Who Is the Subject of the Left?

At the outset of Foucault’s important 1982 interview/text “The Subject and Power,” he provides a sweeping overview of the motivation for his work to that point, making the somewhat astonishing claim that the impetus for his endeavours over 20 years was not (as widely believed) “to analyze the phenomena of power, nor to elaborate the foundations of such an analysis,” but rather to “create a history of the different modes by which…humans are made subjects.”

Although in other contexts, Foucault does allow that analysis of power was an objective of his work, in the context of this interview, he explains how concern to understand the constitution of the subject as a product of the human sciences, of “dividing practices,” and of self-subjectification had really been the engine behind his investigations. Indeed, Foucault (not unlike other 20th-century “Continental” thinkers) pushed back against the very idea of the solitary Cartesian cogito of the dominant tradition of philosophy.

Foucault’s animosity toward Marxism is well known, if not overblown. We might keep this animosity in mind, however, in order to ask this question, “Who Is the Subject of the Left?” Are disabled people subjects in current Marxist discourse? My co-blogger Mich Ciurria has written several posts on BIOPOLITICAL PHILOSOPHY that articulate ways in which disabled people’s current situation and the social mechanisms that produce it can be informed by, and can inform, contemporary Marxist analyses, as well as contributed a chapter to The Bloomsbury Guide to Philosophy of Disability that elaborates such an account. In part, Mich’s efforts in this regard involve a “crip feminist” critique of the notion of work itself (e.g., what counts as work, who gets to define it as such, who does it, and so on), advocating for a universal basic income (UBI) that would improve the material conditions of the lives of disabled people, most of whom are unemployed under the current capitalist system.

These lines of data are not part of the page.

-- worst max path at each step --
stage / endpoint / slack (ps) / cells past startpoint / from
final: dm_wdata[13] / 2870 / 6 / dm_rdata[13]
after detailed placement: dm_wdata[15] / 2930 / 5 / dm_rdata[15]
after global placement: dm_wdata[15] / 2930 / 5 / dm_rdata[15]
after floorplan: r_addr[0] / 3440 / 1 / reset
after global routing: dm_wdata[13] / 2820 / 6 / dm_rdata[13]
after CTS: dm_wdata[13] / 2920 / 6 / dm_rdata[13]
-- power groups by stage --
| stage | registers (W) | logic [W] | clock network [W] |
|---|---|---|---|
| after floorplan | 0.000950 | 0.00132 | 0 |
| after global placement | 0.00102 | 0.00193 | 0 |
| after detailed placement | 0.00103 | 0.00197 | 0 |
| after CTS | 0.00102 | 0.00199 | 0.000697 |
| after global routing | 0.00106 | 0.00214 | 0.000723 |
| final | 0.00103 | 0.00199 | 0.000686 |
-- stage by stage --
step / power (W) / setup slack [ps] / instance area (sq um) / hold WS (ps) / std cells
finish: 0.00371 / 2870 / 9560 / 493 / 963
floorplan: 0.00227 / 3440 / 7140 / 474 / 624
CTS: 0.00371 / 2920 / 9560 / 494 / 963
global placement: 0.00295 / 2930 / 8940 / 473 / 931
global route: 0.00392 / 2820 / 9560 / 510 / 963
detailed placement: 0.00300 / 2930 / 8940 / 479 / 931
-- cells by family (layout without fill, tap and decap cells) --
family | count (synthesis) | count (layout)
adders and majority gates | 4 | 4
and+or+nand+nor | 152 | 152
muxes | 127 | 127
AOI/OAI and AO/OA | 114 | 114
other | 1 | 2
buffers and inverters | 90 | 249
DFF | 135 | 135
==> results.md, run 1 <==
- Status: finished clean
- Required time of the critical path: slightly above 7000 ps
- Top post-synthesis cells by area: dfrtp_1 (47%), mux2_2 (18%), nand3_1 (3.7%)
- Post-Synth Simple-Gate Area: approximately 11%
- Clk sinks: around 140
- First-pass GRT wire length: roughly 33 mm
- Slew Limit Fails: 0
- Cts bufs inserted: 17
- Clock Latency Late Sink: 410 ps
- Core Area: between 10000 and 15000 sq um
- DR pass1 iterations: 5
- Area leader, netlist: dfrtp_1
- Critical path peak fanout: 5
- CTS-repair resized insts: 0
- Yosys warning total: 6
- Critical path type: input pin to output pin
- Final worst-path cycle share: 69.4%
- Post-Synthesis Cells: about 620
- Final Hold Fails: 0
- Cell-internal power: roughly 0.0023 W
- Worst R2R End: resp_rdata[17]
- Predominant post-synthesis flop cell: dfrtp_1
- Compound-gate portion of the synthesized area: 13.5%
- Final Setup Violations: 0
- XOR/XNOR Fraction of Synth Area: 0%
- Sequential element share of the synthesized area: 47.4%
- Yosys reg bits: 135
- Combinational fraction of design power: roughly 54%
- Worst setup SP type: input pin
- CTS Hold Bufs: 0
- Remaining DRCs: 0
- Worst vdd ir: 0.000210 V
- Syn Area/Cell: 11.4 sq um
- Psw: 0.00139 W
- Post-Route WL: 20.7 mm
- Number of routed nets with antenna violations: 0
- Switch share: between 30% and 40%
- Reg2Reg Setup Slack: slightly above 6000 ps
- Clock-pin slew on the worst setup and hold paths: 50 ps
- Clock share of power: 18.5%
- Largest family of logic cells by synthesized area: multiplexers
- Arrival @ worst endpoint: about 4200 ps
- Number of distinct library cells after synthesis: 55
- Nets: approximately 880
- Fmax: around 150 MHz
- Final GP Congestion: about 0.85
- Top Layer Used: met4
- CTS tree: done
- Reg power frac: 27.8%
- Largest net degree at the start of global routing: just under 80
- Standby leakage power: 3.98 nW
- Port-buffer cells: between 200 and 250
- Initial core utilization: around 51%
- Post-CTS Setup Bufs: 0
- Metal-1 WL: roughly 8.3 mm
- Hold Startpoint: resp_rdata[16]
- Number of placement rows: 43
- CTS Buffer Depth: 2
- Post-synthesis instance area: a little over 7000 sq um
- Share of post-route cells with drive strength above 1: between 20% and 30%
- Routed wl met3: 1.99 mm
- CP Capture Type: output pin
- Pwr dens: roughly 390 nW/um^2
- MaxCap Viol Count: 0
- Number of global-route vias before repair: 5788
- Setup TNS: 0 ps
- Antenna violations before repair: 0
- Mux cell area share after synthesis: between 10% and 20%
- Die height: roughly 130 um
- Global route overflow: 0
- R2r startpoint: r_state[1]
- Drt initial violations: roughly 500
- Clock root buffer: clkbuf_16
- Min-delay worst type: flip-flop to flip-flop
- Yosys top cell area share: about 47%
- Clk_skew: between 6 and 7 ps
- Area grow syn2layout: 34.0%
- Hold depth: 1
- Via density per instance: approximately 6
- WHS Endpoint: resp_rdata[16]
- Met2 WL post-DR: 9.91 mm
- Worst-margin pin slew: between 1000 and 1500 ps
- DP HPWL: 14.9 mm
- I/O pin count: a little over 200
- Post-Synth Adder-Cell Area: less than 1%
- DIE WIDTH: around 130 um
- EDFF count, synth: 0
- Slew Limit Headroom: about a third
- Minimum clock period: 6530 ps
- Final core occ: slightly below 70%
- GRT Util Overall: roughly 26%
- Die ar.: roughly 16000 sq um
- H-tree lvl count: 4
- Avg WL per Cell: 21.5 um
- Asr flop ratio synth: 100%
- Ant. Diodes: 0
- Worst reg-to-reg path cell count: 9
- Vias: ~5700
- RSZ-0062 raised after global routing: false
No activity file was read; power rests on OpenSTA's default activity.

The idea of UBI is contested in Left circles, which generally fail to address the conditions of growing material deprivation that disabled people endure. As readers/listeners of BIOPOLITICAL PHILOSOPHY know, I (and Mich, among others) have given considerable attention to identifying the ways in which the institutional, political, and discursive practices of philosophers and other academics reproduce the forms of economic, social, and political exclusion that disabled people confront. Furthermore, I, for one, am not reluctant to criticize potential allies on the Left (whether in philosophy or beyond) who marginalize and exclude disabled people in their public assertions and pronouncements, regardless of whether these assertions and pronouncements concern intersectionality, identity politics, MAiD, diversity initiatives, or any other aspect or situation of the world at present.

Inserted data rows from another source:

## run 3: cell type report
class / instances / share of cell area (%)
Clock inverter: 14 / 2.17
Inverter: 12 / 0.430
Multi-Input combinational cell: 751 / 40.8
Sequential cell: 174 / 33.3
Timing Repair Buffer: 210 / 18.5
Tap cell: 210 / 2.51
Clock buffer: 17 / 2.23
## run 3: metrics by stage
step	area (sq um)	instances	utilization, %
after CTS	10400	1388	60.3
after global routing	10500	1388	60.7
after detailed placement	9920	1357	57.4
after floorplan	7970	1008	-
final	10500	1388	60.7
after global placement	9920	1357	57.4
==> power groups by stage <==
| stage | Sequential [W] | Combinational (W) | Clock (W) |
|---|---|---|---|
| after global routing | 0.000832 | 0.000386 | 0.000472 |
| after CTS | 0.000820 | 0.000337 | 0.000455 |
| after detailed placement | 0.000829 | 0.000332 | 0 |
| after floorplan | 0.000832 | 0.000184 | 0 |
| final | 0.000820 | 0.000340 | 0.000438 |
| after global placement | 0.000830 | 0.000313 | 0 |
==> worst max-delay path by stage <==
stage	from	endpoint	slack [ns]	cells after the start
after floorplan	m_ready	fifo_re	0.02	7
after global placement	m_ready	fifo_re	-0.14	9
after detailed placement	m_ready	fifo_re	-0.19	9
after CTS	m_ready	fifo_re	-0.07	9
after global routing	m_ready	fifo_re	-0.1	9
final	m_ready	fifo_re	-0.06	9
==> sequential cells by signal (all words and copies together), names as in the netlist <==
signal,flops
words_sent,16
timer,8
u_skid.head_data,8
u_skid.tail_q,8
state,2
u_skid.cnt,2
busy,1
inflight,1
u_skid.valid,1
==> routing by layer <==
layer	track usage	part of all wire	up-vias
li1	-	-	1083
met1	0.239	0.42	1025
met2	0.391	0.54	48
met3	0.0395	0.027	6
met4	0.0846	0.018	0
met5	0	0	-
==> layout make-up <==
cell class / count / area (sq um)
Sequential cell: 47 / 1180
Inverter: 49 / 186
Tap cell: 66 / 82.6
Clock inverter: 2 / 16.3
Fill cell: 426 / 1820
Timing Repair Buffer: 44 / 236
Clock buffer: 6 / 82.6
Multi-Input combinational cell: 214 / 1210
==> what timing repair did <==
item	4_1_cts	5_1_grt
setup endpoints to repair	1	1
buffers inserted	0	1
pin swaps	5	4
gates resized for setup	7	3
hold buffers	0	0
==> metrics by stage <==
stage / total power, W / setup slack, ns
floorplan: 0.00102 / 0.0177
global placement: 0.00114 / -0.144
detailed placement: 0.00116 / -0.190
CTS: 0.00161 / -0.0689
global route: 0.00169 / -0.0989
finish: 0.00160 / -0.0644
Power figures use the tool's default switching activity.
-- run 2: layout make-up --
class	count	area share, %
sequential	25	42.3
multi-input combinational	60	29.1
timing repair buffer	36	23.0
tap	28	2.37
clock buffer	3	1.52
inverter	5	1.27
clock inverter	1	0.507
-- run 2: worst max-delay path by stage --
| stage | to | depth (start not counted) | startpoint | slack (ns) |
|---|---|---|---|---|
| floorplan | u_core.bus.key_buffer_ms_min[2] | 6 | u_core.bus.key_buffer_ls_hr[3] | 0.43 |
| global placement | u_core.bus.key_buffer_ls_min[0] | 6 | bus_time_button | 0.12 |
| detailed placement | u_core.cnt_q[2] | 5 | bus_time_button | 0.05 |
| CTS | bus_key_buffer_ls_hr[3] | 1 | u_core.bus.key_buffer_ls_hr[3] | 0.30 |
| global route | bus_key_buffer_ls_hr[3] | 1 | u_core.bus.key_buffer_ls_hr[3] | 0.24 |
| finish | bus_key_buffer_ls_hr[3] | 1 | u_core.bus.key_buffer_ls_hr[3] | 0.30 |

Hence, I want to implore Olúfẹ́mi Taiwo, Keeanga-Yamahtta Taylor, Mike McCarthy, and Daniel Denvir to reconsider their repeated invocation of the term worker in their understandings of current sociopolitical arrangements and hierarchies, as evidenced in a recent podcast for The Dig, which Denvir hosts. Other Leftists, too, should reflect upon the exclusionary assumptions that motivate and sustain the continued currency of this honorific moniker, insofar as it relies upon ableist assumptions about (among other things) the value of time, how it is distributed, and who gives it; whose efforts are political; and who is “meaningfully” productive.

Indeed, I want to argue that even the currency afforded to the term working class should be reconsidered, for this term, too, relies upon these (and other) ableist assumptions. In short, we need a new term (or terms) behind which to organize, a term (or terms) that is more expansive than the terms worker and working class, a term (or terms) that encompasses a range of social groups–including elders, disabled people, the working poor, institutionalized people, prisoners, and addicts–that heretofore Leftist (including Marxist) analyses continue to systematically preclude.